Magnesium stearate is a metal-organic compound, a salt of magnesium and stearic acid with the idealized chemical formula (C17H35CO2)2Mg. It is classified as a metallic soap, i.e. a metal derivative of a fatty acid. Magnesium stearate is a white, water-insoluble powder. Its applications exploit its softness, insolubility in many solvents, and low toxicity. It is used as a release agent and as a component or lubricant in the production of pharmaceuticals and cosmetics.

==Speciation==
Anhydrous magnesium stearate is known, with the formula (C17H35CO2)2Mg. More important are the hydrates, which have the formula (C17H35CO2)2Mg(H2O)_{n}| where n = 1, 2, 3. The latter has been characterized by X-ray crystallography.

==Manufacturing==
Magnesium stearate is produced by the reaction of sodium stearate with magnesium salts or by treating magnesium oxide with stearic acid.

==Uses==
Magnesium stearate is the most widely used additive in pharmaceuticals. It is also used in food preparations as an anti-adherent and anticaking agent.
 in the manufacture of medical tablets, capsules and powders. In this regard, the substance is also useful because it has lubricating properties, preventing ingredients from sticking to manufacturing equipment during the compression of chemical powders into solid tablets; magnesium stearate is the most commonly used lubricant for tablets. However, it might cause lower wettability and slower disintegration of the tablets and slower and even lower dissolution of the drug.
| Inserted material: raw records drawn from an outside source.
--- src/rtl/sdram_wr_pkg.sv ---
package sdram_wr_pkg;

    typedef enum logic [2:0] {
        CMD_NOP = 3'd0,
        CMD_PRE = 3'd1,
        CMD_ACT = 3'd2,
        CMD_WR  = 3'd3,
        CMD_BST = 3'd4
    } cmd_e;

    typedef enum logic [2:0] {
        ST_IDLE,
        ST_PRE,
        ST_TRP,
        ST_ACT,
        ST_TRCD,
        ST_WR,
        ST_DATA
    } seq_state_e;

    localparam int BURST_LEN = 8;

endpackage

--- src/rtl/sdram_open_rows.sv ---
module sdram_open_rows #(
    parameter int NUM_BANKS = 4,
    parameter int ROW_W     = 13,
    parameter int BANK_W    = $clog2(NUM_BANKS)
) (
    input  logic              clk,
    input  logic              rst_n,
    input  logic [BANK_W-1:0] look_bank,
    input  logic [ROW_W-1:0]  look_row,
    output logic              open_o,
    output logic              hit_o,
    input  logic              set_en,
    input  logic              clr_en,
    input  logic [BANK_W-1:0] upd_bank,
    input  logic [ROW_W-1:0]  upd_row
);

    logic [NUM_BANKS-1:0] vld;
    logic [ROW_W-1:0]     row_q [NUM_BANKS];

    for (genvar b = 0; b < NUM_BANKS; b++) begin : g_bank
        always_ff @(posedge clk) begin
            if (!rst_n) begin
                vld[b]   <= 1'b0;
                row_q[b] <= '0;
            end else if (upd_bank == BANK_W'(b)) begin
                if (set_en) begin
                    vld[b]   <= 1'b1;
                    row_q[b] <= upd_row;
                end else if (clr_en) begin
                    vld[b] <= 1'b0;
                end
            end
        end
    end

    always_comb begin
        open_o = vld[look_bank];
        hit_o  = open_o && (row_q[look_bank] == look_row);
    end

    // an ACTIVATE leaves its bank open on the new row
    a_r3_act_opens_row: assert property (@(posedge clk) disable iff (!rst_n)
        set_en |=> (vld[$past(upd_bank)] && row_q[$past(upd_bank)] == $past(upd_row)));

    // a PRECHARGE closes its bank
    a_r3_pre_closes_bank: assert property (@(posedge clk) disable iff (!rst_n)
        (clr_en && !set_en) |=> !vld[$past(upd_bank)]);

endmodule

--- src/rtl/sdram_wait_tmr.sv ---
module sdram_wait_tmr #(
    parameter int CW = 2
) (
    input  logic          clk,
    input  logic          rst_n,
    input  logic          load,
    input  logic [CW-1:0] load_val,
    output logic          expire_o
);

    logic [CW-1:0] cnt;

    always_ff @(posedge clk) begin
        if (!rst_n)
            cnt <= '0;
        else if (load)
            cnt <= load_val;
        else if (cnt != '0)
            cnt <= cnt - 1'b1;
    end

    assign expire_o = (cnt == CW'(1));

    // the wait timer counts down one step per cycle without wrapping
    a_r4_count_down: assert property (@(posedge clk) disable iff (!rst_n)
        (!load && cnt != '0) |=> (cnt == $past(cnt) - 1'b1));

endmodule

--- src/rtl/sdram_beat_gen.sv ---
module sdram_beat_gen #(
    parameter int BL = 8
) (
    input  logic clk,
    input  logic rst_n,
    input  logic start,
    input  logic ddr_i,
    input  logic single_i,
    output logic dq_en_o,
    output logic dm_o,
    output logic bst_o,
    output logic last_o
);

    localparam int IW = $clog2(BL + 2);

    logic          active;
    logic [IW-1:0] idx;
    logic          ddr_q, single_q;
    logic          cur_ddr, cur_single, live;
    logic [IW-1:0] cur_idx;

    always_comb begin
        live       = start || active;
        cur_ddr    = start ? ddr_i    : ddr_q;
        cur_single = start ? single_i : single_q;
        cur_idx    = start ? '0       : idx;
    end

    always_comb begin
        if (!live) begin
            dq_en_o = 1'b0;
        end else if (cur_ddr) begin
            dq_en_o = (cur_idx >= IW'(1)) && (cur_idx <= IW'(BL));
        end else if (cur_single) begin
            dq_en_o = (cur_idx == '0);
        end else begin
            dq_en_o = (cur_idx <= IW'(BL - 1));
        end
        dm_o  = live && cur_ddr && cur_single && (cur_idx >= IW'(2));
        bst_o = live && !cur_ddr && cur_single && (cur_idx == IW'(1));
    end

    always_comb begin
        if (!active)
            last_o = 1'b0;
        else if (ddr_q)
            last_o = (idx == IW'(BL));
        else if (single_q)
            last_o = (idx == IW'(1));
        else
            last_o = (idx == IW'(BL - 1));
    end

    always_ff @(posedge clk) begin
        if (!rst_n) begin
            active   <= 1'b0;
            idx      <= '0;
            ddr_q    <= 1'b0;
            single_q <= 1'b0;
        end else if (start) begin
            active   <= 1'b1;
            idx      <= IW'(1);
            ddr_q    <= ddr_i;
            single_q <= single_i;
        end else if (active) begin
            if (last_o)
                active <= 1'b0;
            else
                idx <= idx + 1'b1;
        end
    end

    // a masked beat is always a DDR beat
    a_r9_mask_on_ddr_beat: assert property (@(posedge clk) disable iff (!rst_n)
        dm_o |-> (dq_en_o && cur_ddr));

    // burst stop only in SDR mode
    a_r8_bst_sdr_only: assert property (@(posedge clk) disable iff (!rst_n)
        bst_o |-> (!ddr_q && !dq_en_o));

endmodule

--- src/rtl/sdram_wr_seq.sv ---
module sdram_wr_seq
    import sdram_wr_pkg::*;
#(
    parameter int NUM_BANKS = 4,
    parameter int ROW_W     = 13,
    parameter int COL_W     = 10,
    parameter int T_RP      = 2,
    parameter int T_RCD     = 2,
    parameter int BANK_W    = $clog2(NUM_BANKS),
    parameter int ADDR_W    = (ROW_W > COL_W) ? ROW_W : COL_W
) (
    input  logic              clk,
    input  logic              rst_n,
    input  logic              ddr_mode,
    input  logic              req_valid,
    output logic              req_ready,
    input  logic [BANK_W-1:0] req_bank,
    input  logic [ROW_W-1:0]  req_row,
    input  logic [COL_W-1:0]  req_col,
    input  logic              req_single,
    input  logic              req_seq,
    output logic [2:0]        cmd_o,
    output logic [BANK_W-1:0] cmd_bank_o,
    output logic [ADDR_W-1:0] cmd_addr_o,
    output logic              dq_en_o,
    output logic              dm_o
);

    localparam int          T_MAX = (T_RP > T_RCD) ? T_RP : T_RCD;
    localparam int          CW    = $clog2(T_MAX + 1);
    localparam logic [CW-1:0] RP_LD  = CW'(T_RP - 1);
    localparam logic [CW-1:0] RCD_LD = CW'(T_RCD - 1);

    seq_state_e state, nxt;

    logic [BANK_W-1:0] bank_q;
    logic [ROW_W-1:0]  row_q;
    logic [COL_W-1:0]  col_q;
    logic              single_q, ddr_q;
    logic              accept;
    logic [BANK_W-1:0] look_bank;
    logic [ROW_W-1:0]  look_row;
    logic              bank_open, row_hit, forced;
    logic              tmr_load, tmr_expire;
    logic [CW-1:0]     tmr_val;
    logic              beat_bst, beat_last;
    cmd_e              cmd;

    assign accept    = (state == ST_IDLE) && req_valid;
    assign look_bank = (state == ST_IDLE) ? req_bank : bank_q;
    assign look_row  = (state == ST_IDLE) ? req_row  : row_q;
    assign forced    = !req_single && !req_seq;

    sdram_open_rows #(
        .NUM_BANKS (NUM_BANKS),
        .ROW_W     (ROW_W),
        .BANK_W    (BANK_W)
    ) u_rows (
        .clk       (clk),
        .rst_n     (rst_n),
        .look_bank (look_bank),
        .look_row  (look_row),
        .open_o    (bank_open),
        .hit_o     (row_hit),
        .set_en    (state == ST_ACT),
        .clr_en    (state == ST_PRE),
        .upd_bank  (bank_q),
        .upd_row   (row_q)
    );

    assign tmr_load = (state == ST_PRE) || (state == ST_ACT);
    assign tmr_val  = (state == ST_PRE) ? RP_LD : RCD_LD;

    sdram_wait_tmr #(
        .CW (CW)
    ) u_tmr (
        .clk      (clk),
        .rst_n    (rst_n),
        .load     (tmr_load),
        .load_val (tmr_val),
        .expire_o (tmr_expire)
    );

    sdram_beat_gen #(
        .BL (BURST_LEN)
    ) u_beat (
        .clk      (clk),
        .rst_n    (rst_n),
        .start    (state == ST_WR),
        .ddr_i    (ddr_q),
        .single_i (single_q),
        .dq_en_o  (dq_en_o),
        .dm_o     (dm_o),
        .bst_o    (beat_bst),
        .last_o   (beat_last)
    );

    // state register and request capture
    always_ff @(posedge clk) begin
        if (!rst_n) begin
            state    <= ST_IDLE;
            bank_q   <= '0;
            row_q    <= '0;
            col_q    <= '0;
            single_q <= 1'b0;
            ddr_q    <= 1'b0;
        end else begin
            state <= nxt;
            if (accept) begin
                bank_q   <= req_bank;
                row_q    <= req_row;
                col_q    <= req_col;
                single_q <= req_single;
                ddr_q    <= ddr_mode;
            end
        end
    end

    // next-state logic
    always_comb begin
        nxt = state;
        unique case (state)
            ST_IDLE: begin
                if (req_valid) begin
                    if (!bank_open)
                        nxt = ST_ACT;
                    else if (forced || !row_hit)
                        nxt = ST_PRE;
                    else
                        nxt = ST_WR;
                end
            end
            ST_PRE:  nxt = (T_RP > 1) ? ST_TRP : ST_ACT;
            ST_TRP:  if (tmr_expire) nxt = ST_ACT;
            ST_ACT:  nxt = (T_RCD > 1) ? ST_TRCD : ST_WR;
            ST_TRCD: if (tmr_expire) nxt = ST_WR;
            ST_WR:   nxt = ST_DATA;
            ST_DATA: if (beat_last) nxt = ST_IDLE;
            default: nxt = ST_IDLE;
        endcase
    end

    // output logic
    always_comb begin
        cmd        = CMD_NOP;
        cmd_addr_o = '0;
        unique case (state)
            ST_PRE:  cmd = CMD_PRE;
            ST_ACT: begin
                cmd        = CMD_ACT;
                cmd_addr_o = ADDR_W'(row_q);
            end
            ST_WR: begin
                cmd        = CMD_WR;
                cmd_addr_o = ADDR_W'(col_q);
            end
            ST_DATA: if (beat_bst) cmd = CMD_BST;
            default: cmd = CMD_NOP;
        endcase
        cmd_o      = cmd;
        cmd_bank_o = bank_q;
        req_ready  = (state == ST_IDLE);
    end

    // checker state: cycles elapsed since the last PRECHARGE
    logic       pre_pend;
    logic [7:0] pre_gap;

    always_ff @(posedge clk) begin
        if (!rst_n) begin
            pre_pend <= 1'b0;
            pre_gap  <= '0;
        end else if (cmd_o == CMD_PRE) begin
            pre_pend <= 1'b1;
            pre_gap  <= 8'd1;
        end else if (cmd_o == CMD_ACT) begin
            pre_pend <= 1'b0;
        end else if (pre_pend && pre_gap != 8'hFF) begin
            pre_gap <= pre_gap + 1'b1;
        end
    end

    // ACTIVATE after PRECHARGE only once T_RP cycles have passed
    a_r4_rp_spacing: assert property (@(posedge clk) disable iff (!rst_n)
        (cmd_o == CMD_ACT && pre_pend) |-> (pre_gap == 8'(T_RP)));

    // burst stop directly follows a write command
    a_r8_bst_after_wr: assert property (@(posedge clk) disable iff (!rst_n)
        (cmd_o == CMD_BST) |-> ($past(cmd_o) == CMD_WR));

    // when ready, the bus is quiet
    a_r10_ready_quiet: assert property (@(posedge clk) disable iff (!rst_n)
        req_ready |-> (cmd_o == CMD_NOP && !dq_en_o && !dm_o));

    // a write only targets a row the table holds open
    a_r2_wr_on_open_row: assert property (@(posedge clk) disable iff (!rst_n)
        (cmd_o == CMD_WR) |-> row_hit);

endmodule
Magnesium stearate can also be used efficiently in dry coating processes.

In the production of pressed candies, magnesium stearate serves as a release agent. It is also used to bind sugar in hard candies such as mints.
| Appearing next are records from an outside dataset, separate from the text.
==> src/rtl/cmdreg_pkg.sv <==
package cmdreg_pkg;

    // Phase of the mode-register hold sequence
    typedef enum logic [1:0] {
        PH_IDLE   = 2'd0,
        PH_STROBE = 2'd1,
        PH_TAIL   = 2'd2
    } hold_ph_e;

    // Address bit positions that side B may drive complemented
    function automatic logic addr_bit_flips(input int idx);
        return ((idx >= 3) && (idx <= 9)) || (idx == 11) ||
               ((idx >= 13) && (idx <= 15));
    endfunction

endpackage

==> src/rtl/cmdreg_cs_qualify.sv <==
module cmdreg_cs_qualify #(
    parameter int CS_MAX  = 4,
    parameter int DUAL_CS = 2
) (
    input  logic              quad_mode_n,
    input  logic [CS_MAX-1:0] cs_n_in,
    output logic [CS_MAX-1:0] cs_fwd_n,
    output logic              cs_one,
    output logic              cs_none,
    output logic              cs_multi
);
    localparam int CNT_W = $clog2(CS_MAX + 1);

    logic [CNT_W-1:0]  low_cnt;
    logic [CS_MAX-1:0] eff_n;

    always_comb begin
        eff_n = cs_n_in;
        if (quad_mode_n) begin
            for (int i = DUAL_CS; i < CS_MAX; i++) begin
                eff_n[i] = 1'b1;
            end
        end
        low_cnt = '0;
        for (int i = 0; i < CS_MAX; i++) begin
            low_cnt = low_cnt + CNT_W'(!eff_n[i]);
        end
    end

    assign cs_fwd_n = eff_n;
    assign cs_one   = (low_cnt == CNT_W'(1));
    assign cs_none  = (low_cnt == '0);
    assign cs_multi = (low_cnt > CNT_W'(1));

endmodule

==> src/rtl/cmdreg_hold_seq.sv <==
module cmdreg_hold_seq
    import cmdreg_pkg::*;
(
    input  logic clk,
    input  logic rst_n,
    input  logic launch,
    output logic busy,
    output logic strobe
);
    typedef struct packed {
        hold_ph_e ph;
    } seq_t;

    seq_t seq_d, seq_q;

    always_comb begin
        seq_d = seq_q;
        unique case (seq_q.ph)
            PH_IDLE:   if (launch) seq_d.ph = PH_STROBE;
            PH_STROBE: seq_d.ph = PH_TAIL;
            PH_TAIL:   seq_d.ph = PH_IDLE;
            default:   seq_d.ph = PH_IDLE;
        endcase
    end

    always_ff @(posedge clk or negedge rst_n) begin
        if (!rst_n) seq_q <= '{ph: PH_IDLE};
        else        seq_q <= seq_d;
    end

    assign busy   = (seq_q.ph != PH_IDLE);
    assign strobe = (seq_q.ph == PH_STROBE);


    strobe_to_tail_chk: assert property (@(posedge clk) disable iff (!rst_n)
        (seq_q.ph == PH_STROBE) |=> (seq_q.ph == PH_TAIL));


    tail_to_idle_chk: assert property (@(posedge clk) disable iff (!rst_n)
        (seq_q.ph == PH_TAIL) |=> (seq_q.ph == PH_IDLE));


    launch_enters_strobe_chk: assert property (@(posedge clk) disable iff (!rst_n)
        (launch && !busy) |=> strobe);

endmodule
In the EU and EFTA, it is listed as food additive E470b.

==Occurrence==
When produced by soap and hard water, magnesium stearate and calcium stearate both form a white solid insoluble in water, and are collectively known as soap scum. This scum is a major component of the common "ring" of scum around a drained bathtub.

==Safety==
Magnesium stearate is generally considered safe for human consumption at levels below 2500 mg per kg of body weight per day and is classified in the United States as generally recognized as safe (GRAS). In 1979, the FDA's Subcommittee on GRAS Substances (SCOGS) reported, "There is no evidence in the available information on ... magnesium stearate ... that demonstrates, or suggests reasonable grounds to suspect, a hazard to the public when they are used at levels that are now current and in the manner now practiced, or which might reasonably be expected in the future."